Benefits of Arts Education

The arts teach kids to be more tolerant and open and allow kids to express themselves creatively. The arts promote individuality, bolster self-confidence, and improve overall academic performance.

Moreover, the arts can help troubled youth, providing an alternative to delinquent behavior and truancy while encouraging an improved attitude towards school.

Studies show that arts education:

  • builds a school climate of high expectation, discipline, and academic rigor that attracts businesses to your community.
  • strengthens student problem-solving and critical thinking skills, adding to overall academic achievement and school success.
  • helps students develop a sense of craftsmanship, quality task performance, and goal-setting—skills needed to succeed in the classroom and beyond.
  • can help troubled youth, offering another way for students to approach learning.
  • provides opportunities for parental, community, and business involvement with schools, including arts and humanities organizations.
  • encourages all students to develop more appreciation and understanding of the world around them.
  • helps students develop a positive work ethic and pride in a job well done.

An impressive 89 percent of Americans believe that arts education is important enough to be taught in schools, but the sad truth is, your kids spend more time at their lockers than in arts classes.

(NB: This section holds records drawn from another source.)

==> src/rtl/sequencer_pkg.sv <==
// Shared types and constants for the instruction sequencer: FSM state encoding,
// instruction field layout and error codes.
package sequencer_pkg;

  typedef enum logic [2:0] {
    S_IDLE   = 3'd0,
    S_ISSUE  = 3'd1,
    S_WAIT   = 3'd2,
    S_RETIRE = 3'd3,
    S_ERROR  = 3'd4
  } seq_state_t;

  localparam logic [3:0] FSM_START_IDLE = 4'b1111;

  localparam int unsigned INSTR_W = 20;
  localparam int unsigned SEL_HI  = 19;
  localparam int unsigned SEL_LO  = 16;
  localparam int unsigned OP_HI   = 15;
  localparam int unsigned OP_LO   = 12;
  localparam int unsigned P1_HI   = 11;
  localparam int unsigned P1_LO   = 6;
  localparam int unsigned P2_HI   = 5;
  localparam int unsigned P2_LO   = 0;

  localparam logic [1:0] ERR_NONE        = 2'b00;
  localparam logic [1:0] ERR_ILLEGAL_SEL = 2'b01;
  localparam logic [1:0] ERR_TIMEOUT     = 2'b10;

  typedef struct packed {
    logic [3:0] sel;
    logic [3:0] opcode;
    logic [5:0] param1;
    logic [5:0] param2;
  } instr_t;

  function automatic instr_t unpack_instr(input logic [INSTR_W-1:0] d);
    instr_t r;
    r.sel    = d[SEL_HI:SEL_LO];
    r.opcode = d[OP_HI:OP_LO];
    r.param1 = d[P1_HI:P1_LO];
    r.param2 = d[P2_HI:P2_LO];
    return r;
  endfunction

endpackage

==> src/rtl/seq_fifo.sv <==
// Synchronous instruction FIFO with async active-low reset. Exposes the head
// and the entry behind it so a retiring head can hand over without a bubble.
module seq_fifo #(
  parameter int unsigned DEPTH = 4,
  parameter int unsigned WIDTH = 20
) (
  input  logic                       clock,
  input  logic                       reset_n,
  input  logic                       push,
  input  logic                       pop,
  input  logic [WIDTH-1:0]           din,
  output logic [WIDTH-1:0]           head,
  output logic [WIDTH-1:0]           next_head,
  output logic                       full,
  output logic                       empty,
  output logic [$clog2(DEPTH):0]     count
);

  localparam int unsigned AW    = $clog2(DEPTH);
  localparam int unsigned CNT_W = AW + 1;

  logic [WIDTH-1:0] mem [DEPTH];
  logic [AW-1:0]    wr_ptr;
  logic [AW-1:0]    rd_ptr;
  logic             do_push;
  logic             do_pop;

  assign full      = (count == CNT_W'(DEPTH));
  assign empty     = (count == '0);
  assign do_push   = push && !full;
  assign do_pop    = pop && !empty;
  assign head      = mem[rd_ptr];
  assign next_head = mem[rd_ptr + AW'(1)];

  always_ff @(posedge clock or negedge reset_n) begin
    if (!reset_n) begin
      wr_ptr <= '0;
      rd_ptr <= '0;
      count  <= '0;
    end else begin
      if (do_push) wr_ptr <= wr_ptr + AW'(1);
      if (do_pop)  rd_ptr <= rd_ptr + AW'(1);
      case ({do_push, do_pop})
        2'b10:   count <= count + CNT_W'(1);
        2'b01:   count <= count - CNT_W'(1);
        default: count <= count;
      endcase
    end
  end

  always_ff @(posedge clock) begin
    if (do_push) mem[wr_ptr] <= din;
  end

endmodule

==> src/rtl/fsm_sequencer.sv <==
// Serialising front-end for the datapath FSMs sharing the register bus.
// Optional watchdog on WAIT enabled by defining SEQ_TIMEOUT_EN.
module fsm_sequencer
  import sequencer_pkg::*;
#(
  parameter int unsigned DEPTH   = 4,
  parameter int unsigned NUM_FSM = 4,
  parameter int unsigned TIMEOUT = 31
) (
  input  logic               clock,
  input  logic               reset_n,
  input  logic               instr_valid,
  output logic               instr_ready,
  input  logic [INSTR_W-1:0] instr_data,
  output logic [3:0]         fsm_start,
  output logic [3:0]         opcode,
  output logic [5:0]         param1,
  output logic [5:0]         param2,
  input  logic [NUM_FSM-1:0] fsm_done,
  output logic               busy,
  output logic               instr_retired,
  output logic               error,
  output logic [1:0]         error_code,
  input  logic               error_clear
);

  localparam int unsigned CNT_W = $clog2(DEPTH) + 1;

  seq_state_t         state_q;
  seq_state_t         state_d;
  logic [3:0]         sel_q;
  logic               sel_ok_q;
  logic               fifo_push;
  logic               fifo_pop;
  logic               fifo_full;
  logic               fifo_empty;
  logic [INSTR_W-1:0] fifo_head;
  logic [INSTR_W-1:0] fifo_next;
  logic [CNT_W-1:0]   fifo_count;
  instr_t             latch_instr;
  logic               latch;
  logic               latch_ok;
  logic               done_sel;
  logic               timeout_hit;
  logic [1:0]         code_d;
  logic [3:0]         start_d;

  assign instr_ready = !fifo_full;
  assign fifo_push   = instr_valid && !fifo_full;

  seq_fifo #(
    .DEPTH (DEPTH),
    .WIDTH (INSTR_W)
  ) u_fifo (
    .clock     (clock),
    .reset_n   (reset_n),
    .push      (fifo_push),
    .pop       (fifo_pop),
    .din       (instr_data),
    .head      (fifo_head),
    .next_head (fifo_next),
    .full      (fifo_full),
    .empty     (fifo_empty),
    .count     (fifo_count)
  );

  always_comb begin
    done_sel = 1'b0;
    for (int unsigned i = 0; i < NUM_FSM; i++) begin
      if (32'(sel_q) == i) done_sel = fsm_done[i];
    end
  end

`ifdef SEQ_TIMEOUT_EN
  localparam int unsigned WD_W = $clog2(TIMEOUT + 1);
  logic [WD_W-1:0] wdog_q;

  always_ff @(posedge clock or negedge reset_n) begin
    if (!reset_n) begin
      wdog_q <= '0;
    end else if (state_q == S_WAIT && state_d == S_WAIT) begin
      wdog_q <= wdog_q + WD_W'(1);
    end else begin
      wdog_q <= '0;
    end
  end

  // Counter holds cycles already spent in WAIT, so this fires in the
  // TIMEOUT-th WAIT cycle; a done in that same cycle still retires.
  assign timeout_hit = (state_q == S_WAIT) && (32'(wdog_q) == TIMEOUT - 1);
`else
  assign timeout_hit = 1'b0;
`endif

  always_comb begin
    state_d     = state_q;
    fifo_pop    = 1'b0;
    latch       = 1'b0;
    latch_instr = unpack_instr(fifo_head);
    code_d      = error_code;
    case (state_q)
      S_IDLE: begin
        if (!fifo_empty) begin
          state_d = S_ISSUE;
          latch   = 1'b1;
        end
      end
      S_ISSUE: begin
        if (!sel_ok_q) begin
          state_d  = S_ERROR;
          code_d   = ERR_ILLEGAL_SEL;
          fifo_pop = 1'b1;
        end else begin
          state_d = S_WAIT;
        end
      end
      S_WAIT: begin
        if (done_sel) begin
          state_d = S_RETIRE;
        end else if (timeout_hit) begin
          state_d  = S_ERROR;
          code_d   = ERR_TIMEOUT;
          fifo_pop = 1'b1;
        end
      end
      S_RETIRE: begin
        // Head is still in the FIFO here, so a follow-on entry is the one behind it.
        fifo_pop = 1'b1;
        if (fifo_count > CNT_W'(1)) begin
          state_d     = S_ISSUE;
          latch       = 1'b1;
          latch_instr = unpack_instr(fifo_next);
        end else begin
          state_d = S_IDLE;
        end
      end
      S_ERROR: begin
        if (error_clear) begin
          state_d = S_IDLE;
          code_d  = ERR_NONE;
        end
      end
      default: state_d = S_IDLE;
    endcase
    latch_ok = (32'(latch_instr.sel) < NUM_FSM);
    start_d  = (latch && latch_ok) ? latch_instr.sel : FSM_START_IDLE;
  end

  always_ff @(posedge clock or negedge reset_n) begin
    if (!reset_n) begin
      state_q       <= S_IDLE;
      sel_q         <= '0;
      sel_ok_q      <= 1'b0;
      fsm_start     <= FSM_START_IDLE;
      opcode        <= '0;
      param1        <= '0;
      param2        <= '0;
      busy          <= 1'b0;
      instr_retired <= 1'b0;
      error         <= 1'b0;
      error_code    <= ERR_NONE;
    end else begin
      state_q   <= state_d;
      fsm_start <= start_d;
      if (latch) begin
        sel_q    <= latch_instr.sel;
        sel_ok_q <= latch_ok;
        opcode   <= latch_instr.opcode;
        param1   <= latch_instr.param1;
        param2   <= latch_instr.param2;
      end
      busy          <= (state_d == S_ISSUE) || (state_d == S_WAIT) || (state_d == S_RETIRE);
      instr_retired <= (state_d == S_RETIRE);
      error         <= (state_d == S_ERROR);
      error_code    <= code_d;
    end
  end

endmodule
==> config.mk <==
export PLATFORM = sky130hd
export DESIGN_NAME = fsm_sequencer
export DESIGN_NICKNAME = d
export VERILOG_FILES = /design/src/rtl/sequencer_pkg.sv /design/src/rtl/seq_fifo.sv /design/src/rtl/fsm_sequencer.sv
export SDC_FILE = /design/constraint.sdc
export NUM_CORES = 1
export LEC_CHECK = 0
export ABC_AREA = 1
export CAP_MARGIN = 40
export CORE_AREA = 3 3 116 118
export CTS_CLUSTER_DIAMETER = 200
export DETAILED_ROUTE_END_ITERATION = 7
export DIE_AREA = 0 0 119 121
export RECOVER_POWER = 50
export SYNTH_ARGS = -nofsm -noshare
export SYNTH_HDL_FRONTEND = slang
export SYNTH_SLANG_ARGS = --single-unit
==> constraint.sdc <==
create_clock -name clock -period 3.2 [get_ports clock]
set_input_delay 0.8 -clock clock [delete_from_list [all_inputs] [get_ports clock]]
set_output_delay 0.8 -clock clock [all_outputs]
set_load 0.05 [all_outputs]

You can help bring back the arts to your schools.

Most states have already established arts education standards as important achievements for students in every grade. Start asking questions and learn where your local school district stands.

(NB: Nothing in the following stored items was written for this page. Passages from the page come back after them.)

==> src/rtl/spi_pkg.sv <==
// Shared SPI types and constants for the master, the slave and their benches.
package spi_pkg;

   localparam int CPOL_BIT       = 1;
   localparam int CPHA_BIT       = 0;
   localparam int DEFAULT_DATA_W = 8;

   typedef struct packed {
      logic cpol;
      logic cpha;
   } spi_mode_t;

   typedef enum logic [2:0] {
      IDLE,
      LEAD,
      SHIFT,
      TRAIL,
      DONE
   } spi_state_t;

endpackage

==> src/rtl/spi_master_if.sv <==
// Host-side request/response and SPI pin bundle for spi_master.
interface spi_master_if #(
   parameter int DATA_W = spi_pkg::DEFAULT_DATA_W
);
   logic [1:0]        mode;
   logic [DATA_W-1:0] master_in;
   logic              start;
   logic              miso;
   logic              sclk;
   logic              mosi;
   logic              ss;
   logic [DATA_W-1:0] master_data;
   logic              busy;
   logic              done;

   modport master (
      input  mode, master_in, start, miso,
      output sclk, mosi, ss, master_data, busy, done
   );

   modport slave (
      output mode, master_in, start, miso,
      input  sclk, mosi, ss, master_data, busy, done
   );
endinterface

==> src/rtl/spi_clk_div.sv <==
// Half-period timer for sclk: down-counter reloading at terminal count.
module spi_clk_div #(
   parameter int CLK_DIV = 2
) (
   input  logic clk_sys,
   input  logic rst_b,
   input  logic en,
   input  logic clr,
   output logic tick
);
   localparam int            CW   = (CLK_DIV > 1) ? $clog2(CLK_DIV) : 1;
   localparam logic [CW-1:0] LOAD = CW'(CLK_DIV - 1);

   logic [CW-1:0] cnt;

   always_ff @(posedge clk_sys or negedge rst_b) begin
      if (!rst_b) begin
         cnt <= LOAD;
      end else if (clr) begin
         cnt <= LOAD;
      end else if (en) begin
         cnt <= (cnt == '0) ? LOAD : cnt - 1'b1;
      end
   end

   assign tick = en && (cnt == '0);

endmodule

==> src/rtl/spi_master.sv <==
// Full-duplex MSB-first SPI master, all four modes, one word per start.
//  state | meaning
//  IDLE  | ss high, sclk parked at latched CPOL, waiting for start
//  LEAD  | ss low, one half-period of setup before the first edge
//  SHIFT | 2*DATA_W sclk edges; sample and advance per CPHA
//  TRAIL | one half-period of ss hold, sclk back at CPOL
//  DONE  | single cycle: publish received word, pulse done
module spi_master
   import spi_pkg::*;
#(
   parameter int DATA_W  = DEFAULT_DATA_W,
   parameter int CLK_DIV = 2
) (
   input  logic          clk,
   input  logic          reset,
   spi_master_if.master  bus
);
   localparam int               CNT_W     = $clog2(2*DATA_W + 1);
   localparam logic [CNT_W-1:0] LAST_EDGE = CNT_W'(2*DATA_W - 1);

   spi_state_t        state_q, state_d;
   spi_mode_t         mode_q;
   logic [DATA_W-1:0] tx_q, rx_q, data_q;
   logic [CNT_W-1:0]  edge_cnt;
   logic              sclk_q, mosi_q, ss_q, busy_q, done_q;
   logic              tick, accept, shift_tick, leading, last_edge;
   logic              sample_en, shift_en;

   spi_clk_div #(.CLK_DIV(CLK_DIV)) u_clk_div (
      .clk_sys (clk),
      .rst_b   (reset),
      .en      (state_q != IDLE),
      .clr     (accept),
      .tick    (tick)
   );

   assign accept     = (state_q == IDLE) && bus.start;
   assign shift_tick = (state_q == SHIFT) && tick;
   // edge_cnt holds edges already made, so an even count means the next edge is leading
   assign leading    = ~edge_cnt[0];
   assign last_edge  = (edge_cnt == LAST_EDGE);
   assign sample_en  = shift_tick && (leading ^ mode_q.cpha);
   assign shift_en   = shift_tick && (mode_q.cpha ? leading : (!leading && !last_edge));

   always_ff @(posedge clk or negedge reset) begin
      if (!reset) begin
         state_q <= IDLE;
      end else begin
         state_q <= state_d;
      end
   end

   always_comb begin
      state_d = state_q;
      case (state_q)
         IDLE:    if (bus.start)          state_d = LEAD;
         LEAD:    if (tick)               state_d = SHIFT;
         SHIFT:   if (tick && last_edge)  state_d = TRAIL;
         TRAIL:   if (tick)               state_d = DONE;
         DONE:                            state_d = IDLE;
         default:                         state_d = IDLE;
      endcase
   end

   always_ff @(posedge clk or negedge reset) begin
      if (!reset) begin
         mode_q   <= '0;
         tx_q     <= '0;
         rx_q     <= '0;
         data_q   <= '0;
         edge_cnt <= '0;
         sclk_q   <= 1'b0;
         mosi_q   <= 1'b0;
         ss_q     <= 1'b1;
         busy_q   <= 1'b0;
         done_q   <= 1'b0;
      end else begin
         done_q <= 1'b0;
         if (accept) begin
            mode_q   <= bus.mode;
            sclk_q   <= bus.mode[CPOL_BIT];
            ss_q     <= 1'b0;
            busy_q   <= 1'b1;
            edge_cnt <= '0;
            rx_q     <= '0;
            // CPHA=0 puts the MSB on the wire before the first edge
            if (!bus.mode[CPHA_BIT]) begin
               mosi_q <= bus.master_in[DATA_W-1];
               tx_q   <= bus.master_in << 1;
            end else begin
               tx_q   <= bus.master_in;
            end
         end
         if (shift_tick) begin
            sclk_q   <= ~sclk_q;
            edge_cnt <= edge_cnt + 1'b1;
         end
         if (sample_en) begin
            rx_q <= {rx_q[DATA_W-2:0], bus.miso};
         end
         if (shift_en) begin
            mosi_q <= tx_q[DATA_W-1];
            tx_q   <= {tx_q[DATA_W-2:0], 1'b0};
         end
         if ((state_q == TRAIL) && tick) begin
            ss_q <= 1'b1;
         end
         if (state_q == DONE) begin
            busy_q <= 1'b0;
            done_q <= 1'b1;
            data_q <= rx_q;
         end
      end
   end

   assign bus.sclk        = sclk_q;
   assign bus.mosi        = mosi_q;
   assign bus.ss          = ss_q;
   assign bus.busy        = busy_q;
   assign bus.done        = done_q;
   assign bus.master_data = data_q;

endmodule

You can make sure arts education flourishes throughout the country. And you have more power than you know to create opportunities for kids to experience the arts. Find out about local, state, and national arts organizations and inquire about how to get involved with arts education issues.

Parents and concerned citizens like you are the most powerful supporters of arts education. Don’t wait to get involved.

Home-Based Arts Activities

In addition to advocating for and supporting a strong arts program in your school district, you can help your child enjoy the arts by participating together at home, taking advantage of your community’s cultural resources, or checking out resources online.

Here are a few great ways you can share the arts with your children at home:

  • Teach your child songs and enjoy singing them together.
  • Play different kinds of music from the radio or your own collection and encourage your child to enjoy singing and dancing along with it.
  • A simple paper and pencil or crayon offers children the chance to express themselves—even a scribble is a good beginning. The important point is for them to feel encouraged and to develop the habit of writing and drawing. Their skill will improve as they naturally compare their work to other pictures and words they see around them. Drawing and writing together will help them see that you value those activities as well.
  • Have pictures and books available for your children to enjoy and value. Your local library can be a terrific source of material at no cost to you.
  • Seek out high-quality children’s programming that can stimulate your child’s imagination and expand her understanding of the many different art forms that exist. Public television is available with or without paying extra for cable and offers cultural programming for adults and children. If your child sees you valuing the arts, she will too.
  • Practice photography using your phone. Talk to her about composing a photograph—what is included and what is cut out through the choice of the photographer? What are the elements of and their proportions in the photograph? Work together on creating family photo albums or other thematic collections.
  • Make videos together. Try organizing the shots ahead of time to tell a story as in filmmaking.
  • Read and write poems. Help your child feel the rhythm in poems you enjoy reading and enjoy the fun of writing together within an organized system of verse. If it is difficult to create your own rhythm, borrow the verse and rhythm structure of a poem you enjoy and make up new words to fit the poem’s structure.